Simply run as root and add a call to mlockall(MCL_CURRENT | MCL_FUTURE); to the
application. However, this is not a complete solution since:
- Any threads started after the call receive a stack frame that may not yet be
resident in RAM resulting in one-time paging as the stack grows.
- Any memory that is allocated afterwards may not yet be resident in RAM.

The first issue can be resolved by calling mlockall() after all threads have
started, but the second is not that simple.

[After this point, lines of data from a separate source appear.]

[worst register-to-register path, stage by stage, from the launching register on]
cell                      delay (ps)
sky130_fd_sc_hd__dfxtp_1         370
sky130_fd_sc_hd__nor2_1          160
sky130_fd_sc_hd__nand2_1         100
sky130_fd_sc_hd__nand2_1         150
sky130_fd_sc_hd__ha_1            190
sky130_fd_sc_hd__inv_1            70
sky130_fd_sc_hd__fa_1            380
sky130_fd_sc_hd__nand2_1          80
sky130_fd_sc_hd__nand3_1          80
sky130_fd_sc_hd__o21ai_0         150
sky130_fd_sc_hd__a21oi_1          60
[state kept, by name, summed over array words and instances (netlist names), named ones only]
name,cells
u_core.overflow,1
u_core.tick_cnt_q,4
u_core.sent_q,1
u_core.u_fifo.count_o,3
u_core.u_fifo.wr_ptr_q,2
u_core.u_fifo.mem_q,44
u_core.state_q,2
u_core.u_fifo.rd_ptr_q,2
<file path="config.mk">
export PLATFORM = sky130hd
export DESIGN_NAME = fire_layer_sequencer
export DESIGN_NICKNAME = d
export VERILOG_FILES = /design/src/rtl/fire_seq_pkg.sv /design/src/rtl/fire_seq_watchdog.sv /design/src/rtl/fire_layer_sequencer.sv
export SDC_FILE = /design/constraint.sdc
export NUM_CORES = 1
export LEC_CHECK = 0
export CAP_MARGIN = 15
export CORE_UTILIZATION = 52
export CTS_BUF_LIST = sky130_fd_sc_hd__clkbuf_16
export DETAILED_ROUTE_END_ITERATION = 12
export PLACE_DENSITY = 0.95
export SLEW_MARGIN = 20
export SYNTH_ARGS = -nofsm -noshare
export SYNTH_HDL_FRONTEND = slang
export SYNTH_SLANG_ARGS = --single-unit
export TNS_END_PERCENT = 100
</file>
<file path="constraint.sdc">
create_clock -name clk -period 3.8 [get_ports clk]
set_input_delay 0.38 -clock clk [delete_from_list [all_inputs] [get_ports clk]]
set_output_delay 0.38 -clock clk [all_outputs]
set_load 0.02 [all_outputs]
</file>
$ cat src/rtl/awg_pkg.sv
// Shared wave codes, generator field widths and sequencer FSM encoding for the AWG segment sequencer.
package awg_pkg;

    localparam int WAVE_W  = 5;
    localparam int FREQ_W  = 12;
    localparam int AMP_W   = 3;
    localparam int PHASE_W = 8;

    localparam logic [WAVE_W-1:0] WAVE_SAW  = 5'd0;
    localparam logic [WAVE_W-1:0] WAVE_TRI  = 5'd1;
    localparam logic [WAVE_W-1:0] WAVE_SQR  = 5'd2;
    localparam logic [WAVE_W-1:0] WAVE_SIN  = 5'd3;
    localparam logic [WAVE_W-1:0] WAVE_MUTE = 5'd10;

    // Cycles of forced mute between segments when blanking is built in.
    localparam int BLANK_CYC = 16;

    typedef enum logic [2:0] {
        ST_IDLE  = 3'd0,
        ST_LOAD  = 3'd1,
        ST_RUN   = 3'd2,
        ST_BLANK = 3'd3,
        ST_DONE  = 3'd4
    } seq_state_e;

    typedef struct packed {
        logic [WAVE_W-1:0]  wave;
        logic [FREQ_W-1:0]  freq;
        logic [AMP_W-1:0]   amp;
        logic [PHASE_W-1:0] phase;
    } gen_cfg_t;

    localparam gen_cfg_t GEN_MUTE = {WAVE_MUTE, {FREQ_W{1'b0}}, {AMP_W{1'b0}}, {PHASE_W{1'b0}}};

endpackage
[config.mk]
export PLATFORM = sky130hd
export DESIGN_NAME = ehgu_arith_arbiter
export DESIGN_NICKNAME = d
export VERILOG_FILES = /design/src/rtl/ehgu_arith_arbiter.sv
export SDC_FILE = /design/constraint.sdc
export NUM_CORES = 1
export LEC_CHECK = 0
export ABC_CLOCK_PERIOD_IN_PS = 16500
export BUFFER_PORTS_ARGS = -buffer_cell sky130_fd_sc_hd__clkbuf_2
export CORE_ASPECT_RATIO = 0.75
export CORE_MARGIN = 2
export CORE_UTILIZATION = 25
export CTS_BUF_LIST = sky130_fd_sc_hd__clkbuf_4 sky130_fd_sc_hd__clkbuf_8 sky130_fd_sc_hd__clkbuf_16
export DETAILED_ROUTE_END_ITERATION = 10
export PLACE_DENSITY = 0.55
export SLEW_MARGIN = 20
export SYNTH_ARGS = -nofsm -noshare
export SYNTH_HDL_FRONTEND = slang
export SYNTH_SLANG_ARGS = --single-unit
[constraint.sdc]
create_clock -name clk -period 16.5 [get_ports clk]
set_input_delay 0.825 -clock clk [delete_from_list [all_inputs] [get_ports clk]]
set_output_delay 0.825 -clock clk [all_outputs]
set_load 0.01 [all_outputs]
$ cat config.mk
export PLATFORM = sky130hd
export DESIGN_NAME = mem_access_unit
export DESIGN_NICKNAME = d
export VERILOG_FILES = /design/src/rtl/mem_pkg.sv /design/src/rtl/load_align.sv /design/src/rtl/mem_access_unit.sv
export SDC_FILE = /design/constraint.sdc
export NUM_CORES = 1
export LEC_CHECK = 0
export ABC_CLOCK_PERIOD_IN_PS = 3600
export CORE_MARGIN = 5
export CORE_UTILIZATION = 42
export DETAILED_ROUTE_END_ITERATION = 8
export PLACE_DENSITY = 0.82
export SLEW_MARGIN = 20
export SYNTH_ARGS = -nofsm -noshare
export SYNTH_HDL_FRONTEND = slang
export SYNTH_SLANG_ARGS = --single-unit
$ cat constraint.sdc
create_clock -name clk -period 3.6 [get_ports clk]
set_input_delay 0.72 -clock clk [delete_from_list [all_inputs] [get_ports clk]]
set_output_delay 0.72 -clock clk [all_outputs]
set_load 0.005 [all_outputs]
$ cat src/rtl/mem_pkg.sv
// Shared definitions for the data-memory access unit: access-size encodings,
// FSM state type and small address helpers.
package mem_pkg;

    localparam logic [1:0] MASK_BYTE = 2'b00;
    localparam logic [1:0] MASK_HALF = 2'b01;
    localparam logic [1:0] MASK_WORD = 2'b10;

    typedef enum logic [1:0] {
        ST_IDLE = 2'b00,
        ST_REQ  = 2'b01,
        ST_WAIT = 2'b10
    } mem_state_e;

    function automatic logic is_misaligned(input logic [1:0] mask, input logic [1:0] off);
        case (mask)
            MASK_BYTE: return 1'b0;
            MASK_HALF: return off[0];
            default:   return (off != 2'b00);
        endcase
    endfunction

    // Round a byte offset down to the natural alignment of the access size.
    function automatic logic [1:0] align_offset(input logic [1:0] mask, input logic [1:0] off);
        case (mask)
            MASK_BYTE: return off;
            MASK_HALF: return {off[1], 1'b0};
            default:   return 2'b00;
        endcase
    endfunction

endpackage

$ cat src/rtl/load_align.sv
// Load lane selection and sign/zero extension of a bus read word.
module load_align
    import mem_pkg::*;
(
    input  logic [31:0] rdata,
    input  logic [1:0]  offset,
    input  logic [1:0]  mask,
    input  logic        load_unsigned,
    output logic [31:0] data
);

    logic [31:0]        shifted;
    logic signed [7:0]  byte_s;
    logic signed [15:0] half_s;
    logic signed [31:0] byte_ext;
    logic signed [31:0] half_ext;

    always_comb begin
        shifted  = rdata >> {offset, 3'b000};
        byte_s   = shifted[7:0];
        half_s   = shifted[15:0];
        byte_ext = byte_s;
        half_ext = half_s;
        case (mask)
            MASK_BYTE: data = load_unsigned ? {24'h0, shifted[7:0]}  : byte_ext;
            MASK_HALF: data = load_unsigned ? {16'h0, shifted[15:0]} : half_ext;
            default:   data = shifted;
        endcase
    end

endmodule

$ cat src/rtl/mem_access_unit.sv
// MEM-stage data bus master: issues loads/stores, stalls the pipeline, aligns loads.
// Optional macro MEM_MISALIGN_TRAP_EN blocks misaligned accesses instead of aligning them.
module mem_access_unit
    import mem_pkg::*;
(
    input  logic        clk,
    input  logic        rstn,
    input  logic [31:0] ex_mem_alu_result,
    input  logic        ex_mem_mem_read,
    input  logic        ex_mem_mem_write,
    input  logic [1:0]  ex_mem_mem_data_mask,
    input  logic [31:0] ex_mem_mem_write_data,
    input  logic        ex_mem_mem_unsigned,
    output logic        dmem_req,
    output logic        dmem_we,
    output logic [31:0] dmem_addr,
    output logic [3:0]  dmem_be,
    output logic [31:0] dmem_wdata,
    input  logic        dmem_ready,
    input  logic        dmem_rvalid,
    input  logic [31:0] dmem_rdata,
    output logic [31:0] mem_load_data,
    output logic        mem_stall,
    output logic        mem_misaligned
);

    mem_state_e  state, state_nxt;
    logic        access, blocked, issue, mis_flag;
    logic [1:0]  off_eff;
    logic [3:0]  be_c;
    logic [31:0] wdata_c, addr_c, aligned_data;

    logic [31:0] addr_q, wdata_q;
    logic [3:0]  be_q;
    logic        we_q, uns_q;
    logic [1:0]  off_q, mask_q;

    assign access = ex_mem_mem_read | ex_mem_mem_write;
    assign addr_c = {ex_mem_alu_result[31:2], 2'b00};

`ifdef MEM_MISALIGN_TRAP_EN
    assign mis_flag = access & is_misaligned(ex_mem_mem_data_mask, ex_mem_alu_result[1:0]);
    assign blocked  = mis_flag;
    assign off_eff  = ex_mem_alu_result[1:0];
`else
    assign mis_flag = 1'b0;
    assign blocked  = 1'b0;
    assign off_eff  = align_offset(ex_mem_mem_data_mask, ex_mem_alu_result[1:0]);
`endif

    assign issue = rstn & (state == ST_IDLE) & access & ~blocked;

    always_comb begin
        case (ex_mem_mem_data_mask)
            MASK_BYTE: begin
                be_c    = 4'b0001 << off_eff;
                wdata_c = {4{ex_mem_mem_write_data[7:0]}};
            end
            MASK_HALF: begin
                be_c    = 4'b0011 << off_eff;
                wdata_c = {2{ex_mem_mem_write_data[15:0]}};
            end
            default: begin
                be_c    = 4'b1111;
                wdata_c = ex_mem_mem_write_data;
            end
        endcase
    end

    always_ff @(posedge clk or negedge rstn) begin
        if (!rstn) state <= ST_IDLE;
        else       state <= state_nxt;
    end

    // Request snapshot: keeps the bus stable in REQ and steers the load result in WAIT.
    always_ff @(posedge clk) begin
        if (issue) begin
            addr_q  <= addr_c;
            wdata_q <= wdata_c;
            be_q    <= be_c;
            we_q    <= ex_mem_mem_write;
            off_q   <= off_eff;
            mask_q  <= ex_mem_mem_data_mask;
            uns_q   <= ex_mem_mem_unsigned;
        end
    end

    load_align u_load_align (
        .rdata         (dmem_rdata),
        .offset        (off_q),
        .mask          (mask_q),
        .load_unsigned (uns_q),
        .data          (aligned_data)
    );

    always_comb begin
        state_nxt      = state;
        dmem_req       = 1'b0;
        dmem_we        = 1'b0;
        dmem_addr      = 32'h0;
        dmem_be        = 4'b0000;
        dmem_wdata     = 32'h0;
        mem_stall      = 1'b0;
        mem_misaligned = 1'b0;
        mem_load_data  = 32'h0;
        if (rstn) begin
            case (state)
                ST_IDLE: begin
                    mem_misaligned = mis_flag;
                    if (issue) begin
                        dmem_req   = 1'b1;
                        dmem_we    = ex_mem_mem_write;
                        dmem_addr  = addr_c;
                        dmem_be    = be_c;
                        dmem_wdata = wdata_c;
                        mem_stall  = ~(ex_mem_mem_write & dmem_ready);
                        if (!dmem_ready)          state_nxt = ST_REQ;
                        else if (ex_mem_mem_read) state_nxt = ST_WAIT;
                    end
                end
                ST_REQ: begin
                    dmem_req   = 1'b1;
                    dmem_we    = we_q;
                    dmem_addr  = addr_q;
                    dmem_be    = be_q;
                    dmem_wdata = wdata_q;
                    mem_stall  = ~(we_q & dmem_ready);
                    if (dmem_ready) state_nxt = we_q ? ST_IDLE : ST_WAIT;
                end
                ST_WAIT: begin
                    mem_stall = ~dmem_rvalid;
                    if (dmem_rvalid) begin
                        mem_load_data = aligned_data;
                        state_nxt     = ST_IDLE;
                    end
                end
                default: state_nxt = ST_IDLE;
            endcase
        end
    end

endmodule

Word-level counts from Yosys, hierarchy flattened:

Cells that the tools add are included.

* add/sub/neg operators: 0
* $mul: 0
* divide/modulo/power cells: 0
* order comparisons: 0
* equal/unequal tests: 8
* shifts and indexed selects: 3
* mux-type cells: 34
* bitwise operators: 8
* reduce and logical (&&, ||, !) cells: 4

Operator list (number)
* two-way mux 32 bit: 9
* case mux 32 bit (2 select lines): 4
* >> shifter 32 x 5 -> 32 bit: 1
* case mux 4 bit (2 select lines): 2
* two-way mux 2 bit: 6
* two-way mux 4 bit: 2
* equality test 2 x 1 -> 1 bit (second input constant): 3
* logical NOT 2 bit: 3
* two-way mux 1 bit: 6
* != test 2 bit (second input constant): 3
* case mux 2 bit (3 select lines): 1
* AND reduction 5 bit: 1
* AND 1 bit: 4
* case mux 1 bit (2 select lines): 2
* case mux 2 bit (2 select lines): 1
* << shifter 1 x 2 -> 4 bit (first input constant): 1
* << shifter 2 x 2 -> 4 bit (first input constant): 1
* != test 3 bit (second input constant): 1
* NOT 1 bit: 3
* case mux 1 bit (3 select lines): 1
* equality test 2 bit (second input constant): 1
* OR 1 bit: 1

* flip-flop bits (word level): 74
* latch bits: 0
* RAM bits: 0
* memory bits (read-only): 0
* input port bits: 105
* output and inout bits: 104
* memories kept: 0

Depth between registers and ports, before layout:

Gate-level depths: netlist of the first run.

* depth in word-level cells: 7
* gate-level depth with buffers: 8
* depth with buffers taken out: 4

Cells and area by module:

Synthesis of the first run repeated with hierarchy kept, for this count alone.

* cells, all modules: 391
* area total of the unflattened synthesis: 4605.7 um2

By module, submodules not included
* mem_access_unit: instances 1, cells an instance 288, area each 3837.4 um2, seq. area each 2212.1 um2
* load_align: instances 1, cells an instance 103, area each 768.2 um2, seq. area each 0.0 um2

Least setup slack after synthesis of the first run:

No wires, ideal clock.

* kind: input to output
* start: input port rstn
* end: output port dmem_be[0]
* arrival: 2.248 ns
* data required time: 2.880 ns
* setup slack: 0.632 ns
* stages on the path: 7
* buffers on the path: 3
* cell sequence: nand2b_1 > clkbuf_1 > nor3_2 > buf_2 > buf_4 > a22oi_1 > nor2_1

* word-level cells in the longest chain between the ends: 5

RTL lines
* from (decl): RTL line mem_access_unit.sv:7 `input logic rstn,`
* AND 1 bit (2 in series): RTL line mem_access_unit.sv:51 `assign issue = rstn & (state == ST_IDLE) & access & ~blocked;`
* two-way mux 4 bit: RTL line mem_access_unit.sv:110 `if (issue) begin`
* case mux 4 bit (2 select lines): RTL line mem_access_unit.sv:107 `case (state)`
* two-way mux 4 bit *: RTL line mem_access_unit.sv:106 `if (rstn) begin`
* to (decl): RTL line mem_access_unit.sv:17 `output logic [3:0] dmem_be,`

Mark *: on every way between the ends. The rest lies on a longest branch, timed or not.

Worst setup path in the final report of the first run:

* start: input port dmem_rdata[31]
* end: output port mem_load_data[9]

* word-level cells in the longest chain between the ends: 6

RTL lines
* from (decl): RTL line mem_access_unit.sv:21 `input logic [31:0] dmem_rdata,`
* >> shifter 32 x 5 -> 32 bit: RTL line load_align.sv:19 `shifted = rdata >> {offset, 3'b000};`
* two-way mux 32 bit: RTL line load_align.sv:25 `MASK_BYTE: data = load_unsigned ? {24'h0, shifted[7:0]} : byte_ext;`
* case mux 32 bit (2 select lines): RTL line load_align.sv:24 `case (mask)`
* two-way mux 32 bit: RTL line mem_access_unit.sv:132 `if (dmem_rvalid) begin`
* two-way mux 32 bit: RTL line mem_access_unit.sv:107
* two-way mux 32 bit: RTL line mem_access_unit.sv:106
* to (decl): RTL line mem_access_unit.sv:22 `output logic [31:0] mem_load_data,`

No other way between the ends.

==> results.md, run 1 <==
* Met1 wire length at 5910 um
* Routed len/inst at 19.1 um
* Buf+Inv Stages, Crit Path at 2
* Slew headroom at 53.0%
* Share of layout cells above drive strength 1 at 12.7%
* Sink Count at 74
* Min cycle time layout at ~3.5 ns
* Syn-to-layout area delta at 60.5%
* Sw frac at between 20 and 30%
* CP Cell Sequence: clkdlybuf4s50_1 -> mux2_2 -> mux2i_1 -> or3_1 -> a21oi_1 -> clkdlybuf4s50_1
* Placer's final routability congestion estimate at 0.947
* CP endpoint kind: output pin
* Post-synth top area share at 49.3%
* Die Y at between 100 and 150 um
* Commonest non-fill, non-tap cells in the layout: clkdlybuf4s50_1 (202), nor2_1 (76), edfxtp_1 (72), a22oi_1 (66), buf_4 (28)
* Die X-Extent at 112 um
* Distinct cells, synth at 38
* Max Cap Viol at 0
* Clk buf depth at 2
* Mux cell area share after synthesis at ~10%
* Pin count of the biggest net entering global routing at 69
* Clk slew on worst S/H paths at 0.08 ns
* DR WL met3 at ~1300 um
* Worst-Margin Slew at 0.705 ns
* Routed WL at 14,800 um
* Detailed placer's ending HPWL at 10,900 um
* P_leak at 2.58 nW
* Adder-Cell Fraction of Synth Area at 0%
* Compound-Gate Fraction of Synth Area at 21.3%
* Synthesized instance count at 420
* Peak supply drop at 0.000280 V
* Seq pwr share at just over 40%
* Hold/Removal Path Class: in -> async
* PortBufs at 205
* Final nets at 737
* Synth Area in Simple Gates at 13.6%
* Initial antenna violation count at 0
* Area contributors post-synth: edfxtp_1 (49%), a22oi_1 (11%), nor2_1 (6.5%)
* Xor and xnor fraction of the mapped netlist area at 0%
* Max Used Layer: met4
* DRC errors left at 0
* Clk pwr share at roughly 27%
* Syn_area_per_cell at 10.4 um^2
* Placed Cells at 750
* ANT cells at 0
* Gr usage total at 22.7%
* Internal power at 1.85 mW
* Worst EP arrival at 2.79 ns
* Setup violations, final at 0
* Net Sw Power at 0.728 mW
* Clock Skew at between 0.008 and 0.009 ns
* Fmax at ~280 MHz
* DR vias/cell at 5.67
* Power Density at 366 nW/um^2
* DRT iter0 DRCs at 356
* Top Ports at 209
* Pre-Repair DR Iteration Count at 5
* Yosys reg bits at 74
* Worst path top cell family by delay: buffers and inverters
* Skew-Pair Late Insertion Delay at 0.35 ns
* WHS at 0.357 ns
* First-pass GRT wire length at 23,200 um
* Die Area at 12,600 um^2
* Combinational Power Share at 31.5%
* RSZ-0062 raised after global routing: false
* Yosys top cell by area: edfxtp_1
* # rows at 37
* CP max FO at 8
* Met2 wire len at 7100 um
* Setup CP Type: in -> out
* Clock root buffer: clkbuf_8
* TritonCTS Buffers at 9
* CP dominant cell by count: clkdlybuf4s50_1
* Worst path max stage delay at 0.55 ns
* Multi-input logic area at ~2000 um^2
* Vias at 4,385
* Fin cells at roughly 770
* Core Region at about 10,000 um^2
* Outcome: complete, no violations
* ANT nets after route at 0
* Largest family of logic cells by synthesized area: compound AO/OA/AOI/OAI gates
* Grt ovf at 0
* Worst EP required at 2.88 ns
* CP startpoint kind: primary input
* Ys Warns at 0
* Reg area at 2210 um^2
* Critical path's slowest cell: clkdlybuf4s50_1
* Fin. max-slew vios at 0
* CTS HTree Levels at 3
* Vias in the first global route at 4,514
* CTS tree: yes
* Hold Fails Final Rpt at 0
* Post-synthesis cell area at 4390 um^2
* Period Utilization, post-route at 97.6%
* Most common cell after layout, fill and taps aside: clkdlybuf4s50_1
* Register area share after synthesis at 50.4%
* # fillers at 792
* Starting density of the core at 42.7%
metrics by stage:
| stage | setup TNS (ns) | utilization [%] | setup slack, ns | power [mW] | cell area (um^2) |
|---|---|---|---|---|---|
| after global routing | 0 | 68.5 | 0.0121 | 2.70 | 7040 |
| after floorplan | 0 | - | 0.632 | 1.43 | 4400 |
| after detailed placement | -1.13 | 65.6 | -0.0824 | 1.87 | 6740 |
| final | 0 | 68.5 | 0.0860 | 2.58 | 7040 |
| after CTS | 0 | 68.0 | 0.00158 | 2.59 | 6990 |
| after global placement | -0.614 | 65.6 | -0.0500 | 1.85 | 6740 |
flip-flops by register name, summed over array words and instances, names as in the netlist:
name,flops
uns_q,1
be_q,4
off_q,2
wdata_q,32
we_q,1
addr_q,30
mask_q,2
state,2
power by group through the flow:
stage	sequential (mW)	combinational [mW]	clock, mW
2_1_floorplan	1.06	0.372	0
3_3_place_gp	1.08	0.778	0
3_5_place_dp	1.08	0.795	0
4_1_cts	1.06	0.810	0.717
5_1_grt	1.07	0.877	0.754
6_report	1.06	0.812	0.708
logic make-up after synthesis:
kind of cell | after synthesis
other cells | 1
simple gates | 127
buf+inv | 43
mux | 42
compound gates | 133
flops | 74
cell type report:
type / count / area share [%]
Inverter: 1 / 0.0533
Sequential cell: 74 / 31.4
Multi-Input combinational cell: 305 / 28.7
Tap cell: 136 / 2.42
Timing Repair Buffer: 241 / 34.4
Clock inverter: 5 / 1.10
Clock buffer: 11 / 1.87
synth_stat cells:
master,number
nand2b_1,5
nor3b_1,2
o21a_1,1
mux2_2,18
or3b_1,1
a2111oi_4,1
or3_1,1
conb_1,1
o21ai_1,8
edfxtp_1,72
buf_2,12
o22ai_1,1
buf_1,3
a211oi_1,14
a22oi_1,66
or2_2,1
nor2_1,76
nand4b_4,1
nand2_1,14
nor2b_1,11
buf_4,6
or3_4,1
a2111o_1,1
o21ai_0,19
o2111ai_1,1
inv_1,1
dfrtp_1,2
nor3_2,1
a221o_1,1
a2bb2oi_1,1
clkbuf_1,21
a21oi_1,10
a21o_1,9
and3_1,1
nor3_1,3
mux2i_1,24
nor2_2,2
and2_1,7
final timing paths:
check | start | end | slack [ns] | cells past startpoint
hold / removal | rstn | state[1] | 0.36 | 2
setup / recovery | dmem_rdata[31] | mem_load_data[9] | 0.09 | 6
min in group clk | we_q | state[1] | 0.67 | 3
max in group asynchronous | rstn | state[0] | 3.13 | 2
setup reg to reg | state[1] | addr_q[23] | 1.82 | 5
hold reg to reg | we_q | state[1] | 0.67 | 3
worst reg2reg max path, stage by stage, from the launching register on:
cell and delay [ns]:
dfrtp_1 0.51, nand2b_2 0.27, nor3_4 0.18, buf_12 0.18, buf_16 0.19, buf_4 0.17
layer usage:
layer  global-route usage, %  up-vias
met5                       0        -
met4                    9.62        0
met3                    7.65       32
li1                        -     2011
met2                    37.0      241
met1                    27.5     2101
what timing repair did:
| action | 4_1_cts | 5_1_grt |
|---|---|---|
| buffers inserted | 3 | 4 |
| setup endpoints to repair | 38 | 69 |
| resized for setup | 4 | 7 |
| pin swaps | 3 | 1 |
| hold buffers | 0 | 0 |
Power figures use the tool's default switching activity.
==> run 2: changes to the inputs <==
--- a/config.mk
+++ b/config.mk
@@ -5,7 +5,7 @@
 export SDC_FILE = /design/constraint.sdc
 export NUM_CORES = 1
 export LEC_CHECK = 0
-export ABC_CLOCK_PERIOD_IN_PS = 3600
+export ABC_CLOCK_PERIOD_IN_PS = 4000
 export CORE_MARGIN = 5
 export CORE_UTILIZATION = 42
 export DETAILED_ROUTE_END_ITERATION = 8
==> constraint.sdc (replaced) <==
create_clock -name clk -period 4 [get_ports clk]
set_input_delay 0.8 -clock clk [delete_from_list [all_inputs] [get_ports clk]]
set_output_delay 0.8 -clock clk [all_outputs]
set_load 0.005 [all_outputs]
==> run 2 against run 1 <==
Net effect:
- die area is the same
- clock skew shrank 0.0017 ns
- highest routed layer unchanged
- largest power group unchanged
- non-clock buffer count shrank 15
- via count shrank 2.8%
- first-iteration DRC count grew 16%
- critical endpoint is now mem_load_data[25]
==> results.md, run 2 (synthesis results as in run 1) <==
* CP dominant cell by count: clkdlybuf4s50_1
* Final nets at 722 (-2.0%)
* Most common cell after layout, fill and taps aside: clkdlybuf4s50_1
* Core Region at 10,300 um^2 (unchanged)
* Die X-Extent at 112 um (unchanged)
* Global route hottest layer: met2
* Hold-fix buffers, CTS at 0 (unchanged)
* # resized after CTS at 0 (-4)
* CP startpoint kind: primary input
* Top Ports at 209 (unchanged)
* Routed WL at 14,400 um (-2.6%)
* Period Utilization, post-route at 96.9%
* Setup CP Type: in -> out
* Clock root buffer: clkbuf_8
* Postcts setup bufs at 0 (-3)
* Clk buf depth at 2 (unchanged)
* Detailed placer's ending HPWL at 10,600 um (-3.1%)
* Outcome: complete, no violations
* TritonCTS Buffers at 9 (unchanged)
* Gr usage total at 21.9% (-0.81 points)
* Max FFs per register at 32 (unchanged)
* Clk slew on worst S/H paths at 0.08 ns (about the same)
* Fin. max-slew vios at 0 (unchanged)
* Met3 Use GR at 8.63% (+0.97 points)
* CP Cell Sequence: clkdlybuf4s50_1 -> nand4b_4 -> buf_4 -> or3b_1 -> nor2_2 -> a21o_1 -> clkdlybuf4s50_1
* Clock Skew at 0.00693 ns (-0.00171 ns)
* Peak supply drop at 0.000226 V (-19%)
* Setup TNS at 0 ns (unchanged)
* WHS at 0.636 ns (+0.279 ns)
* Syn-to-layout area delta at 55.4%
* Initial antenna violation count at 0 (unchanged)
* CP endpoint kind: output pin
* Hold Fails Final Rpt at 0 (unchanged)
* Min cycle time layout at 3.88 ns
* Worst EP arrival at 3.08 ns (+0.29 ns)
* Critical path's slowest cell: clkdlybuf4s50_1
* Power Density at 324 nW/um^2 (-11%)
* Slew headroom at 52.4% (-0.65 points)
* Worst path max stage delay at 0.54 ns (about the same)
* DR vias/cell at 5.62 (-0.90%)
* RSZ-0062 raised after global routing: false
* Hold/Removal Path Class: reg -> reg
* P_leak at 2.44 nW (-5.4%)
* Setup violations, final at 0 (unchanged)
* ANT nets after route at 0 (unchanged)
* Starting density of the core at 42.7% (unchanged)
* Worst-Margin Slew at 0.714 ns (+0.00977 ns)
* First-pass GRT wire length at 22,100 um (-4.5%)
* Routed len/inst at 19.0 um (-0.68%)
* ANT cells at 0 (unchanged)
* Largest regs: wdata_q (32), addr_q (30), be_q (4)
* Share of layout cells above drive strength 1 at 9.81% (-2.9 points)
* DRC errors left at 0 (unchanged)
* Grt met2 use at 36.2% (-0.75 points)
* Placer's final routability congestion estimate at 0.917 (-3.2%)
* Worst EP required at 3.20 ns (+0.32 ns)
* Die Y at 112 um (unchanged)
* CTS HTree Levels at 3 (unchanged)
* Grt ovf at 0 (unchanged)
* Sink Count at 74 (unchanged)
* Die Area at 12,600 um^2 (unchanged)
* Largest Register: wdata_q
* Pin count of the biggest net entering global routing at 69 (unchanged)
* Vias in the first global route at 4,279 (-5.2%)
* CP max FO at 17 (+9)
* Fmax at around 260 MHz
* Commonest non-fill, non-tap cells in the layout: clkdlybuf4s50_1 (205), nor2_1 (76), edfxtp_1 (72), a22oi_1 (66), mux2i_1 (24)
* Max Cap Viol at 0 (unchanged)
* PortBufs at 205 (unchanged)
* # rows at 37 (unchanged)
* M1 GR Usage at 26.2% (-1.3 points)
* Skew-Pair Late Insertion Delay at 0.36 ns (about the same)
* DRT iter0 DRCs at 414 (+16%)
* CTS tree: yes
* Pre-Repair DR Iteration Count at 6 (+1)
* Vias at 4,261 (-2.8%)
-- run 2: cell types whose count changed in the layout (fill, tap and decap cells not counted), sizes merged --
cell and change:
clkbuf -1, clkdlybuf4s50 +3, clkinv +2, dlygate4sd2 -1, dlymetal6s2s -2, bufinv -1
buf -15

My first idea to solve the second issue was to implement some form of private
heap that is first made resident in RAM. This involved malloc()ing a heap and
then implementing private malloc() and free() operations that perform their work
within this private heap. I have not found any example of this and frankly the
idea seems too far fetched. Specially after I found out what sort of cleverness
malloc() uses internally.

After studying the glibc documentation, I've come up with a theoretical scenario
that handles the second problem. This is just an idea, so don't take my word for
it just yet.

Perform the following steps:

#define MB * 1024 * 1024
s_MyHeapSize = 30 MB; // Define my maximum memory usage
f_StartAllThreads(); // Start all threads

//
// Allocate my heap.
// Internally this should result in a single mmap() call
// Don't use new[] since we want to do a realloc later.
//
char *lp_MyHeap = (char*)malloc(s_MyHeapSize);

//
// Lock all pages and ensure that all is paged in RAM before the call returns
//
mlockall(MCL_CURRENT | MCL_FUTURE);

//
// Tweak the allocation subsystem so it does not internally call sbrk() to
// return freed heap memory to the kernel when free() or realloc() are called.
// Note that mallopt is undocumented in linux, but not in glibc.
//
mallopt(M_TRIM_THRESHOLD, s_MyHeapSize);

//
// Tweak the allocation subsystem to it uses one mmap() region only. This may
// decrease malloc() efficiency in a multi-threaded environment but may help
// to ensure that no new mmap() call is made whatever the circumstances.
// This is extremely preliminary, since I have no idea that the effects are.
//
mallopt(M_MMAP_MAX, 1);

//
// Free my heap memory, except for one byte. Hopefully this prevents the
// allocation subsystem from calling munmap() and/or sbrk()
//
char *lp_MyHeap2 = (char*)realloc((void*)lp_MyHeap, 1);

//
// Ensure that realloc reduced my initial heap in size and did
// not allocate a new block.
//
ASSERT(lp_MyHeap == lpMyHeap2);

At this point, any subsequent malloc() calls should receive a section from the
same mmap()ed block as the initial mp_MyHeap allocation. However, this is just a
threory. I don't fully understand the dynamics of the allocation subsystem (it's
not trivial) in the glibC library, so I might be dead wrong. Besides this trick
makes assumptions about the behavior of the allocation subsystem so there is no
way of telling that it will work forever.

Can anyone comment on my work so far and/or provide a good solution?
Thanks very much in advance for your time.